### src/core/acdp_pkg.sv
// Package for the auxiliary control and dual data pointer block.
// Assumes a single 40 MHz core clock and Avalon-MM register access.
package acdp_pkg;
	// Register word addresses (byte address = index * 4)
	localparam logic [3:0] ADDR_AUX_CTRL = 4'h0;
	localparam logic [3:0] ADDR_PTR_LOW = 4'h1;
	localparam logic [3:0] ADDR_PTR_HIGH = 4'h2;
	localparam logic [3:0] ADDR_PTR_OP = 4'h3;
	localparam logic [3:0] ADDR_PTR_STATUS = 4'h4;
	localparam logic [3:0] ADDR_CFG_ADDR = 4'h5;
	localparam logic [3:0] ADDR_CFG_DATA = 4'h6;
	// Auxiliary control field positions
	localparam int BIT_SELECT = 0;
	localparam int BIT_RSVD = 1;
	localparam int BIT_ZERO = 2;
	localparam int BIT_SOFT_RESET = 3;
	localparam int BIT_BROWNOUT_OFF = 6;
	localparam logic [7:0] AUX_RESET = 8'h00;
	// Bits software may store; bit 2 is never stored, bit 3 is never held
	localparam logic [7:0] AUX_WMASK = 8'hF3;
	localparam logic [15:0] PTR_RESET = 16'h0000;
	localparam logic [15:0] PTR_ONE = 16'h0001;
	localparam logic [15:0] RESTART_ADDR = 16'h0000;
	// Pointer operation codes, written to ADDR_PTR_OP bits [2:0]
	localparam logic [2:0] OP_NONE = 3'h0;
	localparam logic [2:0] OP_INC = 3'h1;
	localparam logic [2:0] OP_LOAD = 3'h2;
	localparam logic [2:0] OP_JUMP = 3'h3;
	localparam logic [2:0] OP_CODE_RD = 3'h4;
	localparam logic [2:0] OP_DATA_RD = 3'h5;
	localparam logic [2:0] OP_DATA_WR = 3'h6;
	// Configuration window reached by data-memory accesses
	localparam int CFG_WORDS = 4;
	localparam logic [15:0] CFG_BASE = 16'hFD00;
	// Cycles the soft reset pulse is held
	localparam int RESET_NS = 100;
	localparam int CLK_MHZ = 40;
	localparam int RESET_CYCLES = (RESET_NS * CLK_MHZ + 999) / 1000;
	typedef enum logic [1:0] {
		ACDP_IDLE = 2'b00,
		ACDP_RESP = 2'b01
	} acdp_bus_t;
endpackage

### src/core/acdp_ptr_pair.sv
// Holds the two 16-bit data pointers and applies the selected update.
// Assumes the caller presents at most one update per cycle.
`timescale 1ns/1ps
module acdp_ptr_pair (
	input wire logic core_clk,
	input wire logic rst_n,
	input wire logic clear,
	input wire logic select,
	input wire logic inc,
	input wire logic load,
	input wire logic [15:0] load_val,
	input wire logic wr_low,
	input wire logic wr_high,
	input wire logic [7:0] wr_byte,
	output logic [15:0] active
);
	logic [15:0] ptr_q [2];
	logic [15:0] ptr_d [2];

	always_comb begin
		ptr_d = ptr_q;
		if (clear) begin
			ptr_d[0] = acdp_pkg::PTR_RESET;
			ptr_d[1] = acdp_pkg::PTR_RESET;
		end else if (inc) begin
			ptr_d[select] = ptr_q[select] + acdp_pkg::PTR_ONE; // RULE3
		end else if (load) begin
			ptr_d[select] = load_val; // RULE3
		end else if (wr_low) begin
			ptr_d[select][7:0] = wr_byte; // RULE4
		end else if (wr_high) begin
			ptr_d[select][15:8] = wr_byte; // RULE4
		end
	end

	always_ff @(posedge core_clk or negedge rst_n) begin
		if (!rst_n) begin
			ptr_q[0] <= acdp_pkg::PTR_RESET;
			ptr_q[1] <= acdp_pkg::PTR_RESET;
		end else begin
			ptr_q <= ptr_d;
		end
	end

	// Only the selected pointer is visible outside
	assign active = ptr_q[select]; // RULE2
endmodule // acdp_ptr_pair

### src/core/acdp_aux_ctrl.sv
// Auxiliary control register with soft reset, dual data pointers and
// brownout disable, reached over Avalon-MM with waitrequest.
// Assumes the core clock at 40 MHz and a host that holds each request.
//
// Notes on behaviour
// RULE1: Writing bit 3 resets the whole chip
// RULE2: Two pointers; select bit hides the other
// RULE3: Pointer operations use the selected pointer
// RULE4: Byte register access hits selected pointer
// RULE5: Bit 2 reads zero, ignores writes
// RULE6: Data accesses reach only configuration bytes
// RULE7: Brownout off bit disables detector
// RULE8: Software avoids setting reset bit accidentally
// RULE9: Register returns to reset value afterwards
//
// Register access over Avalon-MM and the placing of the registers were decided locally.
`timescale 1ns/1ps
module acdp_aux_ctrl (
	input wire logic core_clk,
	input wire logic rst_n,
	input wire logic [3:0] avs_address,
	input wire logic avs_read,
	input wire logic avs_write,
	input wire logic [31:0] avs_writedata,
	input wire logic [3:0] avs_byteenable,
	output logic [31:0] avs_readdata,
	output logic avs_waitrequest,
	output logic chip_reset_req,
	output logic [15:0] restart_pc,
	output logic [15:0] jump_target,
	output logic jump_valid,
	output logic [15:0] code_addr,
	output logic code_rd_valid,
	output logic brownout_detect_en
);
	acdp_pkg::acdp_bus_t state_q, state_d;
	logic [7:0] aux_q, aux_d;
	logic [7:0] cfg_q [acdp_pkg::CFG_WORDS];
	logic [7:0] cfg_d [acdp_pkg::CFG_WORDS];
	logic [31:0] rdata_q, rdata_d;
	logic wait_q, wait_d;
	logic [7:0] rst_cnt_q, rst_cnt_d;
	logic rst_req_q, rst_req_d;
	logic [15:0] jump_q, jump_d;
	logic jv_q, jv_d;
	logic [15:0] caddr_q, caddr_d;
	logic crv_q, crv_d;
	logic bod_en_q, bod_en_d;
	logic [15:0] restart_q;
	logic [7:0] last_cfg_q, last_cfg_d;
	logic cfg_hit_q, cfg_hit_d;
	logic [15:0] data_pointer;
	logic wr_take, rd_take;
	logic p_inc, p_load, p_low, p_high;

	// True when the pointer lands in the configuration window
	function automatic logic cfg_hit(input logic [15:0] a);
		return a >= acdp_pkg::CFG_BASE &&
			a < acdp_pkg::CFG_BASE + 16'(acdp_pkg::CFG_WORDS);
	endfunction

	function automatic logic [1:0] cfg_idx(input logic [15:0] a);
		logic [15:0] off;
		off = a - acdp_pkg::CFG_BASE;
		return off[1:0];
	endfunction

	assign wr_take = (state_q == acdp_pkg::ACDP_IDLE) && avs_write && avs_byteenable[0];
	assign rd_take = (state_q == acdp_pkg::ACDP_IDLE) && avs_read;
	wire logic [2:0] op_code = avs_writedata[2:0];
	wire logic is_op = wr_take && (avs_address == acdp_pkg::ADDR_PTR_OP);
	assign p_inc = is_op && (op_code == acdp_pkg::OP_INC);
	assign p_load = is_op && (op_code == acdp_pkg::OP_LOAD);
	assign p_low = wr_take && (avs_address == acdp_pkg::ADDR_PTR_LOW);
	assign p_high = wr_take && (avs_address == acdp_pkg::ADDR_PTR_HIGH);

	acdp_ptr_pair u_ptrs (
		.core_clk(core_clk),
		.rst_n(rst_n),
		.clear(rst_req_q),
		.select(aux_q[acdp_pkg::BIT_SELECT]),
		.inc(p_inc),
		.load(p_load),
		.load_val(avs_writedata[31:16]),
		.wr_low(p_low),
		.wr_high(p_high),
		.wr_byte(avs_writedata[7:0]),
		.active(data_pointer)
	);

	// Bus handshake: every access answers one cycle after it is taken
	always_comb begin
		state_d = state_q;
		wait_d = 1'b1;
		unique case (state_q)
			acdp_pkg::ACDP_IDLE: begin
				if (avs_read || avs_write) begin
					state_d = acdp_pkg::ACDP_RESP;
					wait_d = 1'b0;
				end
			end
			acdp_pkg::ACDP_RESP: begin
				state_d = acdp_pkg::ACDP_IDLE;
			end
		endcase
	end

	always_ff @(posedge core_clk or negedge rst_n) begin
		if (!rst_n) begin
			state_q <= acdp_pkg::ACDP_IDLE;
			wait_q <= 1'b1;
		end else begin
			state_q <= state_d;
			wait_q <= wait_d;
		end
	end

	// Register contents, pointer operations and soft reset
	always_comb begin
		aux_d = aux_q;
		cfg_d = cfg_q;
		rst_cnt_d = rst_cnt_q;
		rst_req_d = rst_req_q;
		jump_d = jump_q;
		jv_d = 1'b0;
		caddr_d = caddr_q;
		crv_d = 1'b0;
		last_cfg_d = last_cfg_q;
		cfg_hit_d = cfg_hit_q;
		if (rst_req_q) begin
			aux_d = acdp_pkg::AUX_RESET; // RULE9
			for (int i = 0; i < acdp_pkg::CFG_WORDS; i++) begin
				cfg_d[i] = 8'h00;
			end
			if (rst_cnt_q == 8'h00) begin
				rst_req_d = 1'b0;
			end else begin
				rst_cnt_d = rst_cnt_q - 8'h01;
			end
		end else if (wr_take) begin
			unique case (avs_address)
				acdp_pkg::ADDR_AUX_CTRL: begin
					// Bit 2 dropped, bit 3 never stored
					aux_d = avs_writedata[7:0] & acdp_pkg::AUX_WMASK; // RULE5
					if (avs_writedata[acdp_pkg::BIT_SOFT_RESET]) begin // RULE1
						// Keep the written bits out so brownout and select do not glitch
						aux_d = acdp_pkg::AUX_RESET;
						rst_req_d = 1'b1;
						rst_cnt_d = 8'(acdp_pkg::RESET_CYCLES - 1);
					end
				end
				acdp_pkg::ADDR_PTR_OP: begin
					if (op_code == acdp_pkg::OP_JUMP) begin
						jump_d = data_pointer + 16'(avs_writedata[15:8]); // RULE3
						jv_d = 1'b1;
					end else if (op_code == acdp_pkg::OP_CODE_RD) begin
						caddr_d = data_pointer + 16'(avs_writedata[15:8]); // RULE3
						crv_d = 1'b1;
					end else if (op_code == acdp_pkg::OP_DATA_RD) begin
						cfg_hit_d = cfg_hit(data_pointer); // RULE6
						last_cfg_d = cfg_hit(data_pointer) ? cfg_q[cfg_idx(data_pointer)] : 8'h00;
					end else if (op_code == acdp_pkg::OP_DATA_WR && cfg_hit(data_pointer)) begin
						cfg_d[cfg_idx(data_pointer)] = avs_writedata[23:16]; // RULE6
					end
				end
				default: begin
				end
			endcase
		end
	end

	always_ff @(posedge core_clk or negedge rst_n) begin
		if (!rst_n) begin
			aux_q <= acdp_pkg::AUX_RESET;
			for (int i = 0; i < acdp_pkg::CFG_WORDS; i++) begin
				cfg_q[i] <= 8'h00;
			end
			rst_cnt_q <= 8'h00;
			rst_req_q <= 1'b0;
			jump_q <= 16'h0000;
			jv_q <= 1'b0;
			caddr_q <= 16'h0000;
			crv_q <= 1'b0;
			last_cfg_q <= 8'h00;
			cfg_hit_q <= 1'b0;
		end else begin
			aux_q <= aux_d;
			cfg_q <= cfg_d;
			rst_cnt_q <= rst_cnt_d;
			rst_req_q <= rst_req_d;
			jump_q <= jump_d;
			jv_q <= jv_d;
			caddr_q <= caddr_d;
			crv_q <= crv_d;
			last_cfg_q <= last_cfg_d;
			cfg_hit_q <= cfg_hit_d;
		end
	end

	// Read data and brownout enable
	always_comb begin
		rdata_d = rdata_q;
		bod_en_d = !aux_q[acdp_pkg::BIT_BROWNOUT_OFF]; // RULE7
		if (rd_take) begin
			unique case (avs_address)
				acdp_pkg::ADDR_AUX_CTRL: rdata_d = {24'h000000, aux_q}; // RULE5
				acdp_pkg::ADDR_PTR_LOW: rdata_d = {24'h000000, data_pointer[7:0]}; // RULE4
				acdp_pkg::ADDR_PTR_HIGH: rdata_d = {24'h000000, data_pointer[15:8]}; // RULE4
				acdp_pkg::ADDR_PTR_STATUS: rdata_d = {16'h0000, data_pointer}; // RULE2
				acdp_pkg::ADDR_CFG_ADDR: rdata_d = {16'h0000, caddr_q};
				acdp_pkg::ADDR_CFG_DATA: rdata_d = {23'h000000, cfg_hit_q, last_cfg_q};
				default: rdata_d = 32'h00000000;
			endcase
		end
	end

	always_ff @(posedge core_clk or negedge rst_n) begin
		if (!rst_n) begin
			rdata_q <= 32'h00000000;
			bod_en_q <= 1'b1;
			restart_q <= acdp_pkg::RESTART_ADDR;
		end else begin
			rdata_q <= rdata_d;
			bod_en_q <= bod_en_d;
			restart_q <= acdp_pkg::RESTART_ADDR;
		end
	end

	assign avs_readdata = rdata_q;
	assign avs_waitrequest = wait_q;
	assign chip_reset_req = rst_req_q; // RULE1
	assign restart_pc = restart_q; // RULE1
	assign jump_target = jump_q;
	assign jump_valid = jv_q;
	assign code_addr = caddr_q;
	assign code_rd_valid = crv_q;
	assign brownout_detect_en = bod_en_q;
endmodule // acdp_aux_ctrl

### config.mk
export PLATFORM = sky130hd
export DESIGN_NAME = acdp_aux_ctrl
export DESIGN_NICKNAME = d
export VERILOG_FILES = /design/src/core/acdp_pkg.sv /design/src/core/acdp_ptr_pair.sv /design/src/core/acdp_aux_ctrl.sv
export SDC_FILE = /design/constraint.sdc
export NUM_CORES = 1
export LEC_CHECK = 0
export BUFFER_PORTS_ARGS = -buffer_cell sky130_fd_sc_hd__buf_2
export CORE_ASPECT_RATIO = 0.9
export CORE_MARGIN = 4
export CORE_UTILIZATION = 30
export CTS_CLUSTER_DIAMETER = 30
export DETAILED_ROUTE_END_ITERATION = 8
export PLACE_DENSITY = 0.54
export SETUP_SLACK_MARGIN = 0.5
export SLEW_MARGIN = 20
export SYNTH_ARGS = -nofsm -noshare
export SYNTH_HDL_FRONTEND = slang
export SYNTH_SLANG_ARGS = --single-unit
export TNS_END_PERCENT = 20
### constraint.sdc
create_clock -name core_clk -period 3.4 [get_ports core_clk]
set_input_delay 0.17 -clock core_clk [delete_from_list [all_inputs] [get_ports core_clk]]
set_output_delay 0.17 -clock core_clk [all_outputs]
set_load 0.05 [all_outputs]
# Word-level counts from Yosys, hierarchy flattened
# Cells that the tools add are included.
# Widths: inputs -> output; s select.
[op_classes]
eq_ne = 18
bitwise = 5
magnitude_cmp = 6
n_mux = 60
div_mod_pow = 0
add_sub_neg = 4
n_reduce_logical = 29
shift = 0
multipliers = 0
[ops]
columns = ["op", "n"]
rows = [
  ["$mux 32", 12],
  ["$bwmux 32", 5],
  ["$mux 8", 14],
  ["$pmux 16 s6", 1],
  ["$mux 16", 5],
  ["$demux 16 s1", 3],
  ["$add 16x1->16 const B", 1],
  ["$add 16x8->16", 1],
  ["$bmux 8 s2", 1],
  ["$demux 8 s2", 1],
  ["$ge 16x16->1 const B", 1],
  ["$lt 16x16->1 const B", 1],
  ["$mux 1", 16],
  ["$eq 4x3->1 const B", 3],
  ["$logic_and 1x1->1", 12],
  ["$reduce_and 6->1", 2],
  ["$reduce_bool 2->1", 5],
  ["$eq 3x3->1 const B", 3],
  ["$eq 4x2->1 const B", 2],
  ["$logic_not 8->1", 1],
  ["$ne 2x2->1 const B", 4],
  ["$reduce_and 4->1", 2],
  ["$sub 8x1->8 const B", 1],
  ["$eq 3x2->1 const B", 2],
  ["other kinds (21)", 23],
]
[totals]
mem_bits_rw = 0
inputBits = 44
mem_bits_ro = 0
register_bits = 160
n_memories = 0
latch_bits = 0
elab_cells = 141

# Longest topological paths before layout
[logic_depth]
word_depth = 18
depth_mapped = 14
ltp_nobuf = 11

# Cells and area by module
# A second synthesis with hierarchy kept.
[hier_totals]
hier_cells = 862
hier_area_um2 = 8252.9
[modules_own_cells]
columns = ["mod", "cells_per_inst", "n_inst", "area_per_inst_um2"]
rows = [
  ["acdp_aux_ctrl", 564, 1, 5735.5],
  ["acdp_ptr_pair", 298, 1, 2517.4],
]

# Least setup slack after synthesis
# OpenSTA, ideal clock, no wires.
[synth_timing]
kind = "reg-to-reg"
startpoint = "register aux_q[0]"
endpoint = "register caddr_q[15] (netlist: code_addr[15])"
path_slack_ps = 396
period_less_slack_ps = 3004
n_path_buf = 4
path_stages_with_launch = 14
arrival_ps = 2879
cell_sequence = "dfrtp_1 > buf_6 > buf_6 > buf_8 > buf_8 > mux2i_4 > inv_4 > ha_1 > a211oi_1 > o21ai_0 > a31oi_1 > nor2_1 > xnor2_1 > mux2_2"
[synth_via]
elab_chain_cells = 5
[synth_lines]
columns = ["element", "line", "rtl"]
rows = [
  ["start: declaration", "acdp_aux_ctrl.sv:37", "logic [7:0] aux_q, aux_d;"],
  ["start signal: assignment", "acdp_aux_ctrl.sv:174", "aux_q <= acdp_pkg::AUX_RESET;"],
  ["start signal: assignment", "acdp_aux_ctrl.sv:187", "aux_q <= aux_d;"],
  ["$not 1->2 (implied by the code)", "acdp_ptr_pair.sv:46", "assign active = ptr_q[select];"],
  ["$mux 16 (implied by the code) (3 in series)", "acdp_ptr_pair.sv:46", ""],
  ["$add 16x8->16", "acdp_aux_ctrl.sv:157", "caddr_d = data_pointer + 16'(avs_writedata[15:8]);"],
  ["end signal: assignment", "acdp_aux_ctrl.sv:193", "caddr_q <= caddr_d;"],
  ["end: declaration", "acdp_aux_ctrl.sv:46", "logic [15:0] caddr_q, caddr_d;"],
]
# No other way between the ends. The select of a mux whose other input is x is not followed.
# A chain may end at the register's enable or synchronous reset.

# Worst setup path in the final report
[layout_timing]
startpoint = "register aux_q[0]"
endpoint = "register caddr_q[8] (netlist: code_addr[8])"
# Same word-level chain as after synthesis.

==> run summary <==
After the first detailed-routing iteration, the DRC count stood at 581. The die covers 30430 um^2. The logs give 0 ns for the setup total negative slack and 2 for the maximum number of buffers from clock root to sink.

Combined area of the multi-input logic cells: 4434 um^2. The cell count after synthesis came out at 816. The die span in x works out to 183.4 um.

The required time of the critical path is 3.71 ns. Setup violations remaining at the end of the flow were counted as 0. For the max-slew violation count, the log shows 0. On the final layout, the worst clock skew is 0.008958 ns.

For the pin with the worst max-slew slack, the measured transition is 0.9326 ns. The clock transition at the register clock pins on the worst setup and hold paths after CTS works out to 0.06 ns. The worst setup path is captured at a register. Cells with a size suffix above 1 make up 23.31% of the layout. Measured on the finished design, the core utilization comes to 35.77%. Buffers placed on the I/O ports in this run total 93. Initial antenna violation count: 1.

The slowest stage of the critical path belongs to the cell dfrtp_2. From bottom edge to top edge, the die measures 165.9 um. The run gives 0.43 ns as the later-pin clock latency in the skew report. The warning count from the yosys run was 0. Among all flip-flop cells after synthesis, the most frequent one is dfrtp_1.

In the layout the commonest cells are 138 x dfrtp_1, 92 x buf_2, 72 x nor2_1. The library cell used most frequently in the layout, excluding fill and tap cells, is dfrtp_1. The floorplan has 57 rows. The logs give 25.24 mm for the final routed wirelength across all metal layers and 2748 for the number of fill cells in the layout.

The via count of the first global-routing pass was 6287. Relative to the synthesized area, the layout overhead comes to 16.97%. The instance area after placement is 9021 um^2.

The worst setup path is launched from a register. The global routing usage summed across all routing layers is 16.44%. The detail-routed via count per cell is 5.267.

Power spread over the standard cell area amounts to 460.9 nW/um^2. The register area was 3532 um^2. The smallest clock period supported by the final layout is computed as 2.763 ns. Detailed placement finished with a half-perimeter wire length of 18.59 mm. The placeable core region is 27170 um^2. The tools report the clock root buffer master as clkbuf_16. The H-tree was split into 4 levels. In this run the static leakage power is 0.004767 uW. Once detail routing completed, the nets flagged for antenna violations numbered 0.

Summing all non-filler instances in the final layout gives an area of 9721 um^2. The largest driver fanout on the critical path came out at 6. Grouping stages by cell kind, the critical path spends the most delay in multiplexers. Dividing the final minimum period by the clock period gives 81.26%. In this run, CTS created clock tree buffers numbering 17.

Summed over all instances, the cell type with the most area after synthesis is dfrtp_1. The number of placed I/O pins is 129. TritonCTS built the clock tree. The netlist uses 78 different library cells. Number of buffers and inverters on the critical path: 3. The starting utilization of the core area came out at 30.58%. Along the worst hold path, the cell count comes to 3. A synthesized cell averages 10.18 um^2. Across the run, the number of max-cap violations was 0.

In this run, synthesis produced a sequential element count of 141. Count of cell instances traversed by the critical path: 10. The worst-case IR drop observed on VDD is 0.3024 mV. The first global-routing pass estimated 39.01 mm of wire.

The share of synthesized area occupied by flip-flops and latches is 42.49%. The finished layout holds 1272 standard cells, fillers aside. The number of antenna diodes in the final layout is 0. The setup path with the least slack is of type register to register. The number of cells on the worst reg-to-reg path is 10. In the final design database the tool counted 964 nets. The detailed-route via count is 6700. At the end of routability-driven placement, the weighted congestion stood at 0.8841. The number of sinks handled by clock tree synthesis came out at 141.

After global routing the overflow that remains totals 0. By instance count, the cell type seen most on the critical path is buf_4. The type of the most critical hold path was primary input to register. The first detailed-routing pass ran for 7 iterations. After detailed routing, the average wire length per cell comes to 19.84 um. The logs give 3.07 ns for the critical path data arrival time and 1235 for the post-placement cell count. The run finished with clean final reports. The top cell type by area accounts for 41.85% of the synthesized area. The post-synthesis instance area came out at 8310 um^2. The share of flip-flops with an asynchronous set or reset after synthesis came out at 100.0%. In the post-synthesis netlist, the biggest area contributors are dfrtp_1 42%, mux2i_1 4.6%, mux2_2 4.5%. The run gives 0.3619 GHz as the maximum achievable frequency. The worst slew margin relative to its limit came out at 37.56%. Setup repair after global routing could not meet its margin everywhere. The final hold violation count was 0; the post-detailed-route DRC marker count was 0.

The synthesized design contains 0 enable-type register cells. For this run, the slowest stage of the critical path takes 0.47 ns. Walking the worst path, the cells encountered are buf_4 > mux2i_2 > inv_1 > ha_1 > nor2b_2 > o2111ai_1 > a31oi_2 > buf_4 > xnor2_1 > mux2_2. Entering global routing, the biggest net connects 87 pins.
==> cells by family (layout without fill, tap and decap cells) <==
family	after synthesis	after routing	synth area share (%)
simple gates	255	255	16.02
compound gates	212	212	18.16
flops	141	141	42.49
buf+inv	88	159	6.399
mux	81	81	12.12
xor+xnor	23	23	2.424
fa+ha+maj	15	15	2.349
other cells	1	32	0.04512
==> path summary, 6_finish.rpt <==
check                         start                 end  slack (ns)
setup / recovery           aux_q[0]        code_addr[8]        0.64
hold / removal             avs_read          state_q[0]        0.06
setup reg to reg           aux_q[0]        code_addr[8]        0.64
hold reg to reg            aux_q[6]  brownout_detect_en        0.44
max in group asynchronous     rst_n     avs_waitrequest        2.21
min in group asynchronous     rst_n        rst_cnt_q[6]        0.37
==> sequential cells by signal, summed over array words and instances, names as in the netlist <==
register,cells
code_addr,16
state_q,1
chip_reset_req,1
jump_valid,1
brownout_detect_en,1
last_cfg_q,8
avs_readdata,16
cfg_hit_q,1
avs_waitrequest,1
aux_q,6
code_rd_valid,1
rst_cnt_q,8
jump_target,16
u_ptrs.ptr_q,32
cfg_q,32
==> metrics by stage <==
step,power (uW),hold slack [ns],setup slack [ns]
2_1_floorplan,2332,-0.1256,0.4694
3_3_place_gp,2527,0.3028,0.3760
3_5_place_dp,2536,0.3068,0.3483
4_1_cts,4508,0.05525,0.5069
5_1_grt,4652,0.06445,0.4955
6_report,4480,0.06295,0.6372
==> final cells by class <==
cell class | count | share of cell area, %
clock buffer | 20 | 4.698
tap | 354 | 4.557
inverter | 14 | 0.5664
timing repair buffer | 113 | 6.590
multi-input combinational | 618 | 45.62
sequential | 141 | 36.34
clock inverter | 12 | 1.635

- **Exercise**:
Count up the lines in the material above that contain the string "update", then state that figure alone.

- **Task solution**:
2